After being asked to summarize a 50 page paper. A colleague took a stab at the summary by running it through ChatGPT. What Gerben found was interesting:
ChatGPT doesn’t summarise. When you ask ChatGPT to summarise this text, it instead shortens the text. And there is a fundamental difference between the two. To summarise, you need to understand what the paper is saying. To shorten text, not so much. To truly summarise, you need to be able to detect that from 40 sentences, 35 are leading up to the 36th, 4 follow it with some additional remarks, but it is that 36th that is essential for the summary and that without that 36th, the content is lost.
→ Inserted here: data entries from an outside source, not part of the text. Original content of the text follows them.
This design comes from an exercise in tuning for small area and few clock cycles on the open sky130 flow, not from production work.
In this exercise RTL edits were held to simulation tests only and were not proved equivalent to the original.
The clock input has no modelled driver; a real chip could not lean on it and would need a root buffer or a full tree.
No activity file was given, so power comes from the tool's default toggle rates.

==> v5 <==
## osc2midi_bridge
module osc2midi_bridge (
    input  wire       clk,
    input  wire       rst,
    input  wire       in_valid,
    output wire       in_ready,
    input  wire [7:0] in_byte,
    input  wire       in_bye,
    output wire       out_valid,
    input  wire       out_ready,
    output wire [7:0] out_data,
    output wire       out_last,
    input  wire       rx_valid,
    output wire       rx_ready,
    input  wire [7:0] rx_data,
    input  wire       rx_last,
    output wire       mo_valid,
    input  wire       mo_ready,
    output wire [7:0] mo_data,
    output wire       mo_bye
);
    osc2midi_tx u_tx (
        .clk       (clk),
        .rst       (rst),
        .in_valid  (in_valid),
        .in_ready  (in_ready),
        .in_byte   (in_byte),
        .in_bye    (in_bye),
        .out_valid (out_valid),
        .out_ready (out_ready),
        .out_data  (out_data),
        .out_last  (out_last)
    );
    osc2midi_rx u_rx (
        .clk      (clk),
        .rst      (rst),
        .rx_valid (rx_valid),
        .rx_ready (rx_ready),
        .rx_data  (rx_data),
        .rx_last  (rx_last),
        .mo_valid (mo_valid),
        .mo_ready (mo_ready),
  ...
==> flow/config.mk <==
export PLATFORM = sky130hd
export DESIGN_NAME = osc2midi_bridge
export DESIGN_NICKNAME = osc2midi_bridge
export VERILOG_FILES = /design/flow/design.v
export SDC_FILE = /design/flow/constraint.sdc
export NUM_CORES = 4
export LEC_CHECK = 0
export ABC_AREA = 1
export CAP_MARGIN = 20
export CORE_MARGIN = 2
export CORE_UTILIZATION = 40
export SLEW_MARGIN = 20
==> flow/constraint.sdc <==
create_clock -name core_clock -period 6.0 [get_ports {clk}]
set_input_delay 1.2000 -clock core_clock [delete_from_list [all_inputs] [get_ports {clk}]]
set_output_delay 1.2000 -clock core_clock [all_outputs]
set_load 0.01 [all_outputs]
standard.sh (not shown) runs the stock make flow with config.mk's settings and CLKGATE_MAP_FILE= SYNTH_SCRIPT=/design/flow/synth_recipe.tcl, a recipe that flattens the netlist after the stock synthesis.
==> flow/flow/run.sh <==
#!/bin/bash
# Own layout flow: the standard synthesis, its combinational logic re-mapped
# for area (registers untouched), then the standard layout steps.
set -euo pipefail
HERE=$(pwd)
R=$HERE/orfs/results/$FLOW_PLATFORM/osc2midi_bridge/base
YOSYS=$FLOW_HOME/../tools/install/yosys/bin/yosys
[[ -x $YOSYS ]] || YOSYS=yosys

bash standard.sh synth > "$HERE/std_synth.log" 2>&1

LIB=$FLOW_HOME/platforms/$FLOW_PLATFORM/lib/sky130_fd_sc_hd__tt_025C_1v80.lib
DU=""
for c in $(sed -n '/^export DONT_USE_CELLS/,/^$/p' $FLOW_HOME/platforms/$FLOW_PLATFORM/config.mk | tr -d '\\' | sed 's/export DONT_USE_CELLS += //'); do
  DU="$DU -dont_use $c"
done
cp "$R/1_2_yosys.v" "$HERE/std_netlist.v"
LIB=$LIB NETLIST_IN=$HERE/std_netlist.v NETLIST_OUT=$HERE/reabc_netlist.v TOP=$FLOW_TOP \
  ABC_SCRIPT=$HERE/flow/reabc.abc DONT_USE_ARGS="$DU" \
  $YOSYS -c flow/reabc.tcl > "$HERE/reabc.log" 2>&1
cp "$HERE/reabc_netlist.v" "$R/1_2_yosys.v"
rm -f "$R/1_synth.odb" "$R/1_synth.sdc"

# port buffers: the smallest buffer; clock tree: few strong buffers, no dummy loads
export BUFFER_PORTS_ARGS="-buffer_cell sky130_fd_sc_hd__buf_1"
export CTS_ARGS="$(cat flow/cts_args.txt)"
export PRE_CTS_TCL="$HERE/flow/pre_cts.tcl"
bash standard.sh finish > "$HERE/std_finish.log" 2>&1
==> flow/flow/cts_args.txt <==
-sink_clustering_enable -repair_clock_nets -dont_use_dummy_load -buf_list sky130_fd_sc_hd__clkbuf_16
==> flow/flow/pre_cts.tcl <==
# Clock tree for a small design: the flip-flops are split into four groups
# by location (median cuts in x, then in y); a leaf buffer at each group's
# centre drives its clock pins, and one root buffer, driven by the clock
# port, drives the four leaves. clock_tree_synthesis is then left with
# nothing to build.
set block [ord::get_db_block]
set db [ord::get_db]
set leaf_master [$db findMaster sky130_fd_sc_hd__clkbuf_8]
set root_master [$db findMaster sky130_fd_sc_hd__clkbuf_4]
set clknet [$block findNet clk]

set sinks {}
foreach it [$clknet getITerms] {
  set bb [[$it getInst] getBBox]
  lappend sinks [list $it [expr {([$bb xMin] + [$bb xMax]) / 2}] [expr {([$bb yMin] + [$bb yMax]) / 2}]]
}

proc split_half {items key} {
  set s [lsort -integer -index $key $items]
  set h [expr {[llength $s] / 2}]
  return [list [lrange $s 0 [expr {$h - 1}]] [lrange $s $h end]]
}

set groups {}
foreach half [split_half $sinks 1] {
  foreach q [split_half $half 2] {
    lappend groups $q
  }
}

set root [odb::dbInst_create $block $root_master clkbuf_root]
set rootnet [odb::dbNet_create $block clknet_root]
$rootnet setSigType CLOCK
[$root findITerm A] connect $clknet
[$root findITerm X] connect $rootnet

set k 0
set rx 0
set ry 0
foreach g $groups {
  set leaf [odb::dbInst_create $block $leaf_master clkbuf_leaf_$k]
  set net [odb::dbNet_create $block clknet_leaf_$k]
  $net setSigType CLOCK
  set sx 0
  set sy 0
  foreach s $g {
    set it [lindex $s 0]
    $it disconnect
    $it connect $net
    set sx [expr {$sx + [lindex $s 1]}]
    set sy [expr {$sy + [lindex $s 2]}]
  }
  set n [llength $g]
  [$leaf findITerm A] connect $rootnet
  [$leaf findITerm X] connect $net
  $leaf setLocation [expr {$sx / $n}] [expr {$sy / $n}]
  $leaf setPlacementStatus PLACED
  set rx [expr {$rx + $sx / $n}]
  set ry [expr {$ry + $sy / $n}]
  puts "clock leaf buffer $k drives $n sinks"
  incr k
}
$root setLocation [expr {$rx / $k}] [expr {$ry / $k}]
$root setPlacementStatus PLACED
global_connect

rename clock_tree_synthesis orig_clock_tree_synthesis
proc clock_tree_synthesis {args} {
  puts "clock_tree_synthesis skipped: clock buffers placed by pre_cts.tcl"
  set_propagated_clock [all_clocks]
}
==> flow/flow/reabc.abc <==
strash
dc2
dch -f
map -a
==> flow/flow/reabc.tcl <==
# Re-map the combinational logic of the standard synthesis netlist for area.
# Flip-flops (and tie cells) are kept as they are, with their names.
yosys read_liberty -ignore_miss_func -overwrite $::env(LIB)
yosys read_verilog -overwrite $::env(NETLIST_IN)
yosys hierarchy -top $::env(TOP)
yosys setattr -mod -set keep_hierarchy 1 sky130_fd_sc_hd__*df* sky130_fd_sc_hd__*dl* sky130_fd_sc_hd__conb_1
yosys flatten
yosys opt_clean
yosys abc -script $::env(ABC_SCRIPT) -liberty $::env(LIB) {*}$::env(DONT_USE_ARGS)
yosys opt_clean -purge
yosys hilomap -singleton -hicell sky130_fd_sc_hd__conb_1 HI -locell sky130_fd_sc_hd__conb_1 LO
yosys splitnets
yosys opt_clean -purge
yosys insbuf -buf sky130_fd_sc_hd__buf_4 A X
yosys select $::env(TOP)
yosys stat -liberty $::env(LIB)
yosys write_verilog -noattr -noexpr -nohex -nodec -selected $::env(NETLIST_OUT)
==> v13 (differences from v5) <==
==> flow/run.sh (new file) <==
#!/bin/bash
# synth_recipe.tcl (not shown) runs the flow's synth.tcl, then flattens the netlist and writes it again
# the make line also repeats each setting of config.mk as NAME=value (left out here)
make -C /OpenROAD-flow-scripts/flow DESIGN_CONFIG=/design/flow/config.mk WORK_HOME=/design/flow/orfs CLKGATE_MAP_FILE= SYNTH_SCRIPT=/design/flow/synth_recipe.tcl finish
removed: flow/flow/run.sh
removed: flow/flow/cts_args.txt
removed: flow/flow/pre_cts.tcl
removed: flow/flow/reabc.abc
removed: flow/flow/reabc.tcl
removed: flow/standard.sh
==> v10 (differences from v5) <==
--- a/flow/flow/run.sh
+++ b/flow/flow/run.sh
@@ -24,5 +24,4 @@
 # port buffers: the smallest buffer; clock tree: few strong buffers, no dummy loads
 export BUFFER_PORTS_ARGS="-buffer_cell sky130_fd_sc_hd__buf_1"
 export CTS_ARGS="$(cat flow/cts_args.txt)"
-export PRE_CTS_TCL="$HERE/flow/pre_cts.tcl"
 bash standard.sh finish > "$HERE/std_finish.log" 2>&1
==> flow/flow/cts_args.txt (replaced) <==
-sink_clustering_enable -repair_clock_nets -dont_use_dummy_load -buf_list sky130_fd_sc_hd__clkbuf_4 sky130_fd_sc_hd__clkbuf_8
removed: flow/flow/pre_cts.tcl
==> comparison <==
v10 died in 4_1_cts (STA-0564). v13 completed with no timing, DRC or antenna violations. v5 produced a clean layout. Of v5 and v13, v13 has the higher register-to-register slack (gap 940 ps). Clock skew: v5 is higher than v13 (6.1 ps). Against v13, the cell area of v5 is lower by 22%. Between v5 and v13, the lower utilization is in v5 (gap 2.4 points). Critical path depth: v5 is lower than v13 (2). In v13 the synthesized cell count is larger than in v5, by 37%. In v5 the sequential power is larger than in v13, by about 0.7%. Area after synthesis: v10 is smaller than v13 (about 17%). Between v5 and v13, the lower wire length is in v5 (gap about 15%, measured against v13). Of v13 and v5, v13 has the higher die area (gap about 20%, measured against v5).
He concludes that LLM’s are influenced by how it was trained (it’s parameters) and the context you’ve given the LLM via the chat interface.
If the subject is well-represented by the parameters (there has been lots of it in the training material), the parameters dominate the summary more and the actual text you want to summarise influences the summary less. Hence: LLM Chatbots are pretty bad in making specific summaries of a subject that is widespread;… If the context is relatively small, it has little influence and the result is dominated by the parameters, so not by the text you are trying to summarise; If the context is large enough and the subject is not well-represented by the parameters (there hasn’t been much about it in the training material), the text you want to summarise dominates the result. But the mechanism you will see is ‘text shortening‘, not true summarising.